• Exercise prompt: Below are entries; output exactly the lines from the one with "enables and pointers." to the one with "output logic [STEP_W-1:0]", both included, and nothing else.
+++ Given information
$ cat config.mk
export PLATFORM = sky130hd
export DESIGN_NAME = pwr_seq_top
export DESIGN_NICKNAME = d
export VERILOG_FILES = /design/src/rtl/pwr_seq_pkg.sv /design/src/rtl/pwr_seq_goal.sv /design/src/rtl/pwr_seq_dwell.sv /design/src/rtl/pwr_seq_stepper.sv /design/src/rtl/pwr_seq_regmap.sv /design/src/rtl/pwr_seq_top.sv
export SDC_FILE = /design/constraint.sdc
export NUM_CORES = 1
export LEC_CHECK = 0
export BUFFER_PORTS_ARGS = -buffer_cell sky130_fd_sc_hd__buf_4
export CAP_MARGIN = 10
export CORE_MARGIN = 5
export CORE_UTILIZATION = 30
export DETAILED_ROUTE_END_ITERATION = 10
export PLACE_DENSITY = 0.52
export SETUP_SLACK_MARGIN = 0.1
export SLEW_MARGIN = 10
export SYNTH_ARGS = -nofsm -noshare
export SYNTH_HDL_FRONTEND = slang
export SYNTH_SLANG_ARGS = --single-unit
$ cat constraint.sdc
create_clock -name clk -period 7.9 [get_ports clk]
set_input_delay 1.58 -clock clk [delete_from_list [all_inputs] [get_ports clk]]
set_output_delay 1.58 -clock clk [all_outputs]
set_load 0.1 [all_outputs]
$ cat src/rtl/pwr_seq_pkg.sv
// Package: shared types for the power sequencer.
// Assumes: a 2-bit direction code is visible at the top ports.
package pwr_seq_pkg;
    typedef enum logic [1:0] {
        DIR_IDLE = 2'b00,
        DIR_UP   = 2'b01,
        DIR_DOWN = 2'b10
    } walk_dir_e;
endpackage

$ cat src/rtl/pwr_seq_goal.sv
// Module: pwr_seq_goal
// Works out the step the walker is heading for, from the enables and pointers.
// Also derives the ACTIVE flag. Assumes pointers may be mis-ordered: they are
// clamped so phase ends never decrease and never pass the maximum pointer.
module pwr_seq_goal #(
    parameter int STEP_W = 5
) (
    input  logic              sys_on,
    input  logic              pwr_on,
    input  logic              ph3_on,
    input  logic              standby,
    input  logic              wd_lock,
    input  logic [STEP_W-1:0] sys_end_ptr,
    input  logic [STEP_W-1:0] pwr_end_ptr,
    input  logic [STEP_W-1:0] max_ptr,
    input  logic [STEP_W-1:0] part_down_ptr,
    input  logic [STEP_W-1:0] cur_step,
    output logic [STEP_W-1:0] goal,
    output logic              active
);
    logic [STEP_W-1:0] end1, clip2, end2, end3, stby_stop;

    // Clamp the three phase ends and the standby stop.
    always_comb begin
        end1      = (sys_end_ptr < max_ptr) ? sys_end_ptr : max_ptr;
        clip2     = (pwr_end_ptr < max_ptr) ? pwr_end_ptr : max_ptr;
        end2      = (clip2 > end1) ? clip2 : end1;
        end3      = (max_ptr > end2) ? max_ptr : end2;
        stby_stop = (part_down_ptr < sys_end_ptr) ? part_down_ptr : '0;
    end

    // Pick the target step in priority order: lock, standby, then the phase enables.
    always_comb begin
        if (wd_lock)      goal = '0;
        else if (standby) goal = stby_stop;
        else if (!sys_on) goal = '0;
        else if (!pwr_on) goal = end1;
        else if (!ph3_on) goal = end2;
        else              goal = end3;
    end

    // ACTIVE holds while both enables stand and the walker sits at or above the phase-2 end.
    always_comb begin
        active = sys_on && pwr_on && !standby && !wd_lock && (cur_step >= end2);
    end
endmodule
++++++
• Result of the exercise:
// Works out the step the walker is heading for, from the enables and pointers.
// Also derives the ACTIVE flag. Assumes pointers may be mis-ordered: they are
// clamped so phase ends never decrease and never pass the maximum pointer.
module pwr_seq_goal #(
    parameter int STEP_W = 5
) (
    input  logic              sys_on,
    input  logic              pwr_on,
    input  logic              ph3_on,
    input  logic              standby,
    input  logic              wd_lock,
    input  logic [STEP_W-1:0] sys_end_ptr,
    input  logic [STEP_W-1:0] pwr_end_ptr,
    input  logic [STEP_W-1:0] max_ptr,
    input  logic [STEP_W-1:0] part_down_ptr,
    input  logic [STEP_W-1:0] cur_step,
    output logic [STEP_W-1:0] goal,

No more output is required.